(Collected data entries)
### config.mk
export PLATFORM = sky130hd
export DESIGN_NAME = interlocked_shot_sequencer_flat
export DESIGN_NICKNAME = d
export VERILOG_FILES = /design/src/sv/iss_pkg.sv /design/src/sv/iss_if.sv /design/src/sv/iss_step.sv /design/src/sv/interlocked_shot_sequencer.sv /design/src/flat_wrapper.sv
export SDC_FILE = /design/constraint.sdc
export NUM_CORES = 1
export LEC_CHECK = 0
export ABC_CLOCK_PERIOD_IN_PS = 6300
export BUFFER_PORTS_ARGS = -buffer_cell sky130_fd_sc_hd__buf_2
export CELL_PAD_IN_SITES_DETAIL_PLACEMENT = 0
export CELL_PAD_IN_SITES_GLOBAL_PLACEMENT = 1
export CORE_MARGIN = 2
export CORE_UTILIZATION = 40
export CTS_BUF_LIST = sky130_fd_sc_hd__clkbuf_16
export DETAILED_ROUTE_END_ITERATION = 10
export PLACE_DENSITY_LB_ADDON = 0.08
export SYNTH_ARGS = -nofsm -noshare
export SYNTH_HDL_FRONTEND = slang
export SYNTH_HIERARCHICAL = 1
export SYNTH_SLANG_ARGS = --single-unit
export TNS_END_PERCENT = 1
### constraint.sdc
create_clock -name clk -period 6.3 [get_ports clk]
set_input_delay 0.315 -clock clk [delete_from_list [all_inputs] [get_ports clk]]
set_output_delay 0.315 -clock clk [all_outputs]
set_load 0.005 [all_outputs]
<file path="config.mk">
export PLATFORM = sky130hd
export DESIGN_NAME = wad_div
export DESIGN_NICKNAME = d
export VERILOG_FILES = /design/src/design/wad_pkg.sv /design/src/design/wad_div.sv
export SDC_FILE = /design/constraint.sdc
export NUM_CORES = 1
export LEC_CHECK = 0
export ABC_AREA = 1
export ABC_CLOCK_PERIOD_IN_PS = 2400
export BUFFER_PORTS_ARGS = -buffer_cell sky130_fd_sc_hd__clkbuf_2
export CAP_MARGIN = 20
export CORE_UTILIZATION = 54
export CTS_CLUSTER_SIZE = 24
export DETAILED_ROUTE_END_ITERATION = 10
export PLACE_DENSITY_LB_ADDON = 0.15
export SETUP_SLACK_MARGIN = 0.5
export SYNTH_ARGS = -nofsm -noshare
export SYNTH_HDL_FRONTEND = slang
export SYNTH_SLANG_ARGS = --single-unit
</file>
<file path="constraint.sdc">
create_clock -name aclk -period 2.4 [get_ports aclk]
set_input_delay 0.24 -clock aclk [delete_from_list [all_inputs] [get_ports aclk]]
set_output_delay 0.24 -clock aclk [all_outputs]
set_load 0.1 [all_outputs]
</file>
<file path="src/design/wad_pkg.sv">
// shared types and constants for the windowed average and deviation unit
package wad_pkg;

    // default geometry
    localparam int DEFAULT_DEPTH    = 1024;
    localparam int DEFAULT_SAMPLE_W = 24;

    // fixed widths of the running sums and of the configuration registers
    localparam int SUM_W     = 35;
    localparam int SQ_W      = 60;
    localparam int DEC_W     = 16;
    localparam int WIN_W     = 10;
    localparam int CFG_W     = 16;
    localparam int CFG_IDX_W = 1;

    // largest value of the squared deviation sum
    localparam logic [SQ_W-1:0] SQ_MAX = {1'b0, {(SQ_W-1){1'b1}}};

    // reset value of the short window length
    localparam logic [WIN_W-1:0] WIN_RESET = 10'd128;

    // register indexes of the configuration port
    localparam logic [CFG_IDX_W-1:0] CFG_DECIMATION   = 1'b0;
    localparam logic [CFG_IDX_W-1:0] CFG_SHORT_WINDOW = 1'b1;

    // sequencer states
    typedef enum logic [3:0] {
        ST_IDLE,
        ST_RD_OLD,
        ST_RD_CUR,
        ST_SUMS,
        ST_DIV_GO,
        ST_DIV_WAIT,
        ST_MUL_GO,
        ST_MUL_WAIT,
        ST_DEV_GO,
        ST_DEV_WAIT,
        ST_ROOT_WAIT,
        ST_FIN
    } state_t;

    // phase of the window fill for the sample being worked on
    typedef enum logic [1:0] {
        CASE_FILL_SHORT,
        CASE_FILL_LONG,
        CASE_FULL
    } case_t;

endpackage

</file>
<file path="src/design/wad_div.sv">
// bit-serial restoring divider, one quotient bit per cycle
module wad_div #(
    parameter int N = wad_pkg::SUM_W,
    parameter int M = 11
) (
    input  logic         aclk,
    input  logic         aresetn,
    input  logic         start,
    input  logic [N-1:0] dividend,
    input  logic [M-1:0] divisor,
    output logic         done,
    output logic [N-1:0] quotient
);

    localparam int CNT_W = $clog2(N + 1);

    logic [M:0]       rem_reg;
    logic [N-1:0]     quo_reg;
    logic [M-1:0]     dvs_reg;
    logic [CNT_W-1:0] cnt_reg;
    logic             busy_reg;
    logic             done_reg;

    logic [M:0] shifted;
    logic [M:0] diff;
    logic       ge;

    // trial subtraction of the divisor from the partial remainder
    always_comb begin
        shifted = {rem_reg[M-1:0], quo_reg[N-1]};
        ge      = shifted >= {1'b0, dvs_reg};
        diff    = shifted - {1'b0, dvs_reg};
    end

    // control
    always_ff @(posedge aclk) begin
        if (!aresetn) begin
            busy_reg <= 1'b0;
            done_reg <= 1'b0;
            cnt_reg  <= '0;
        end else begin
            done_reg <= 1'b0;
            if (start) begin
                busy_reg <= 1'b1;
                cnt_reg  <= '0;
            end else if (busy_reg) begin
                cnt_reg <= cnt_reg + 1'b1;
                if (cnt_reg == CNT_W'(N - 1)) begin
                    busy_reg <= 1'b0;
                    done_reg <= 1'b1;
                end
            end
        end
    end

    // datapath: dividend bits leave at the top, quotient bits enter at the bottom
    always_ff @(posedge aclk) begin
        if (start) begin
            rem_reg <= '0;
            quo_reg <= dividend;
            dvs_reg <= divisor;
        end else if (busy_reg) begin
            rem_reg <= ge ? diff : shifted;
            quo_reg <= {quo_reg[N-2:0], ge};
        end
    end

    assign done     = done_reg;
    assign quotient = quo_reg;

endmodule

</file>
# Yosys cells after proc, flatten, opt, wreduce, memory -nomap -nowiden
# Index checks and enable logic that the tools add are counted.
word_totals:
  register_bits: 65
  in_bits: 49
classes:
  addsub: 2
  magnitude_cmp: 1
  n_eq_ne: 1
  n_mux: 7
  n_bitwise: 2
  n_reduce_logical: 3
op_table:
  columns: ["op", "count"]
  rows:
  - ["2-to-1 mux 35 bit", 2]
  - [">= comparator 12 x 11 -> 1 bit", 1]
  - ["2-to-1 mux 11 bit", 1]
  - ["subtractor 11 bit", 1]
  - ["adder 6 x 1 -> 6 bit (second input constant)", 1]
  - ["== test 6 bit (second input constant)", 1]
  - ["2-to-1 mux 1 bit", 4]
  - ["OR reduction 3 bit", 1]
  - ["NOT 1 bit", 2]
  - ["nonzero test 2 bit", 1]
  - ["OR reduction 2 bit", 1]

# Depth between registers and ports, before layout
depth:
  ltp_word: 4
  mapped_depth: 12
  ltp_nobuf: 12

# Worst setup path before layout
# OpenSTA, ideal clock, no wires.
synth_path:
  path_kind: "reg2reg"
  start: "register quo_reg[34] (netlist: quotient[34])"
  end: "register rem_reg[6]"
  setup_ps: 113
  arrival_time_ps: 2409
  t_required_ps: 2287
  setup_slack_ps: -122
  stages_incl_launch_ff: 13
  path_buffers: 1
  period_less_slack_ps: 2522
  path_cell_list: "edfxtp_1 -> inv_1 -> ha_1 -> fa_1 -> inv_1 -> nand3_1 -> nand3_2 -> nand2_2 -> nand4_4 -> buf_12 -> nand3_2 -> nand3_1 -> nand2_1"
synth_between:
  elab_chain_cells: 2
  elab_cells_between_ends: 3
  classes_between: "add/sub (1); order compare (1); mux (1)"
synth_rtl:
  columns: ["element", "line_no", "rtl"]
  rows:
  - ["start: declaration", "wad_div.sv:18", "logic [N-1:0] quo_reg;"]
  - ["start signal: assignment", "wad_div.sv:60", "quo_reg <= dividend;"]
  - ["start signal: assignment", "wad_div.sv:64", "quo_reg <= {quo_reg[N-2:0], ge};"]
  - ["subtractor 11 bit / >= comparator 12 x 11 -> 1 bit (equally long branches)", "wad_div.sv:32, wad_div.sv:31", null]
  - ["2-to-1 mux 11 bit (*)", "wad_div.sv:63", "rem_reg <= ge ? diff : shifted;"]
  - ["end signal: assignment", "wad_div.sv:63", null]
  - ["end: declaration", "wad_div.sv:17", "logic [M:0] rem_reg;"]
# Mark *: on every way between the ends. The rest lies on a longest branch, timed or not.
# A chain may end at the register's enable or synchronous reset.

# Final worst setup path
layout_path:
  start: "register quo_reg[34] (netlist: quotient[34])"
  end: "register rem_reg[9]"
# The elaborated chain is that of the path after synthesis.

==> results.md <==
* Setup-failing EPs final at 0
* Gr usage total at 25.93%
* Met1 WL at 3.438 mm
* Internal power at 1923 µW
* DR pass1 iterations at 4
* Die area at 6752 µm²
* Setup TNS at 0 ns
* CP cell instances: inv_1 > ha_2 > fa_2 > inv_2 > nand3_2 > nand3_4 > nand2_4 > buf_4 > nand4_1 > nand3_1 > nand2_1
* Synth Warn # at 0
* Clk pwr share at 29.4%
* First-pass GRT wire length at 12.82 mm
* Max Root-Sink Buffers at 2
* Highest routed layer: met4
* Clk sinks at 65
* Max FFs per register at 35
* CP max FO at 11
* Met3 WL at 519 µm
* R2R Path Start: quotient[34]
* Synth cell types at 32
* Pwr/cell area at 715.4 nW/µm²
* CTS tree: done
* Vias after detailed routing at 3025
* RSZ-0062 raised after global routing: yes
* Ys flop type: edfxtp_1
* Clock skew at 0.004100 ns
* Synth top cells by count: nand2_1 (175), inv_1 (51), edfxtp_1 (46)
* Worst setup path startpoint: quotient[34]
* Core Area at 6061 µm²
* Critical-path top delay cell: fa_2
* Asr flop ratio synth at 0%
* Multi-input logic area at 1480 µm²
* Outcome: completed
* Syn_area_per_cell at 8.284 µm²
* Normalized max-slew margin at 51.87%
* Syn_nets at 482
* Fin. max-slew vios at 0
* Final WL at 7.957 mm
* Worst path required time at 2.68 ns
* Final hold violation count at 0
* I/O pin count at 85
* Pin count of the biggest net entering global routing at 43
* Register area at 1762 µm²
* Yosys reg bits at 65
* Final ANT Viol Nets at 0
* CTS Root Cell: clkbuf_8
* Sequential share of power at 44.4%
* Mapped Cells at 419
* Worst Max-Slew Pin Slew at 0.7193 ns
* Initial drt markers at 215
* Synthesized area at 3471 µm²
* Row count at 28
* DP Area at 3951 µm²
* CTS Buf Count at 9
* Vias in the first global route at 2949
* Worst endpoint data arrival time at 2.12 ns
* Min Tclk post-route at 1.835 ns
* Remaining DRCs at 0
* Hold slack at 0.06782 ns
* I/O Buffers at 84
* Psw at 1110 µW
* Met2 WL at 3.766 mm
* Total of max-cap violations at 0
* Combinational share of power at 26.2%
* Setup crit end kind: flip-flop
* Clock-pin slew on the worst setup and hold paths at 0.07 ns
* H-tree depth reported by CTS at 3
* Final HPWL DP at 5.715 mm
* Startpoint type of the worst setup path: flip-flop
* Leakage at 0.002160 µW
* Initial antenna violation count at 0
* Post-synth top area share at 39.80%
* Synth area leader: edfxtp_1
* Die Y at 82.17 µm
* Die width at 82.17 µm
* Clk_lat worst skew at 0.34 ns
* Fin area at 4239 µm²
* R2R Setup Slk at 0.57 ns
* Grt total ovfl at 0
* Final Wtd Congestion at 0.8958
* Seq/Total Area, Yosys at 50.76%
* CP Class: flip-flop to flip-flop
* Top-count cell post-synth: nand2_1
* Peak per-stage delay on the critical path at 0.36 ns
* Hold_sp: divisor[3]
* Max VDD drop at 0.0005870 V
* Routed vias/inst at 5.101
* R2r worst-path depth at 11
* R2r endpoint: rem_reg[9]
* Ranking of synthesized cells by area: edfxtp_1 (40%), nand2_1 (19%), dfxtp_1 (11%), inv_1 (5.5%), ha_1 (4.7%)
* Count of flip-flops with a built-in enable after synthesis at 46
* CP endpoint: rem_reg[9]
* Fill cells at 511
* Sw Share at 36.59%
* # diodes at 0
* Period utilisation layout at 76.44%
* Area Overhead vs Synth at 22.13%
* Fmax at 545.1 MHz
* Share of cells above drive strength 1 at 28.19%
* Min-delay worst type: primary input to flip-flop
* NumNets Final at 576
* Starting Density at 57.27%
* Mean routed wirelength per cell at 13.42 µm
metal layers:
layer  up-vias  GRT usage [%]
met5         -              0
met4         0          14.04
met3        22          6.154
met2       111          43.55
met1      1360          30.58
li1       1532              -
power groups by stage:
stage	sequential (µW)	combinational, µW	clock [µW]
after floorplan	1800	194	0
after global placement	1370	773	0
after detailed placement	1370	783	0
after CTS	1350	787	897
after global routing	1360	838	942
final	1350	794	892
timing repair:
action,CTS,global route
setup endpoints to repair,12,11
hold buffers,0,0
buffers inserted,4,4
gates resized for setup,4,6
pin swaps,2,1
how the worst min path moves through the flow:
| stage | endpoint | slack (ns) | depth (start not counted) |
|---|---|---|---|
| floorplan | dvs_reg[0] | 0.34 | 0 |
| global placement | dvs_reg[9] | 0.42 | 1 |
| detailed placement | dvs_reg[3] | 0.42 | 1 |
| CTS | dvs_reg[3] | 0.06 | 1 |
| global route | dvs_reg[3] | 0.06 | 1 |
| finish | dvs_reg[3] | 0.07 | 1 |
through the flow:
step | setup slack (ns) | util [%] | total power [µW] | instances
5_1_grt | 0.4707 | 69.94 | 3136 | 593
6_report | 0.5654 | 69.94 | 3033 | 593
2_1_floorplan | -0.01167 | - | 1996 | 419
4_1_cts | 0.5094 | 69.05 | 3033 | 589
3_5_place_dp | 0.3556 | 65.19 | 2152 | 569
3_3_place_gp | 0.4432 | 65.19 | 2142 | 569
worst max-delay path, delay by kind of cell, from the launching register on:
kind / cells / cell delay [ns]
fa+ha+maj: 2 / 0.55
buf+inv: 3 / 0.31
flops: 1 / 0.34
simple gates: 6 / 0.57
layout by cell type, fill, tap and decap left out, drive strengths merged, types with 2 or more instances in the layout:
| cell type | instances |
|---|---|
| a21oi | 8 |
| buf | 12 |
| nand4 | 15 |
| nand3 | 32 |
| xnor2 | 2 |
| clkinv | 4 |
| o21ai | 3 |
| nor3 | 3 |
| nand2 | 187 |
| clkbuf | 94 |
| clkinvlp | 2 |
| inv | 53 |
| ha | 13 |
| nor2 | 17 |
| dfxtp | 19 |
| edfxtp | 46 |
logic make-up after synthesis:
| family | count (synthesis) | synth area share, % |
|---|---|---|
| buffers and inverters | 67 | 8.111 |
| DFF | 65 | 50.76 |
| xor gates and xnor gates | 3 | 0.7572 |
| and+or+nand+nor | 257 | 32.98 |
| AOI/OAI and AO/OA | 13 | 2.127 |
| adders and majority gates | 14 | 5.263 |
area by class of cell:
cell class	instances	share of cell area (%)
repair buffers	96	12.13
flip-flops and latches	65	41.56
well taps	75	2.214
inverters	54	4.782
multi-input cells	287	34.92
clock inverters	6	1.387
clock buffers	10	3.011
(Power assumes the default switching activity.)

**WORK REQUIRED:** Show every line from the entries that includes the word "with".

**WORKED SOLUTION:**
* Count of flip-flops with a built-in enable after synthesis at 46
layout by cell type, fill, tap and decap left out, drive strengths merged, types with 2 or more instances in the layout:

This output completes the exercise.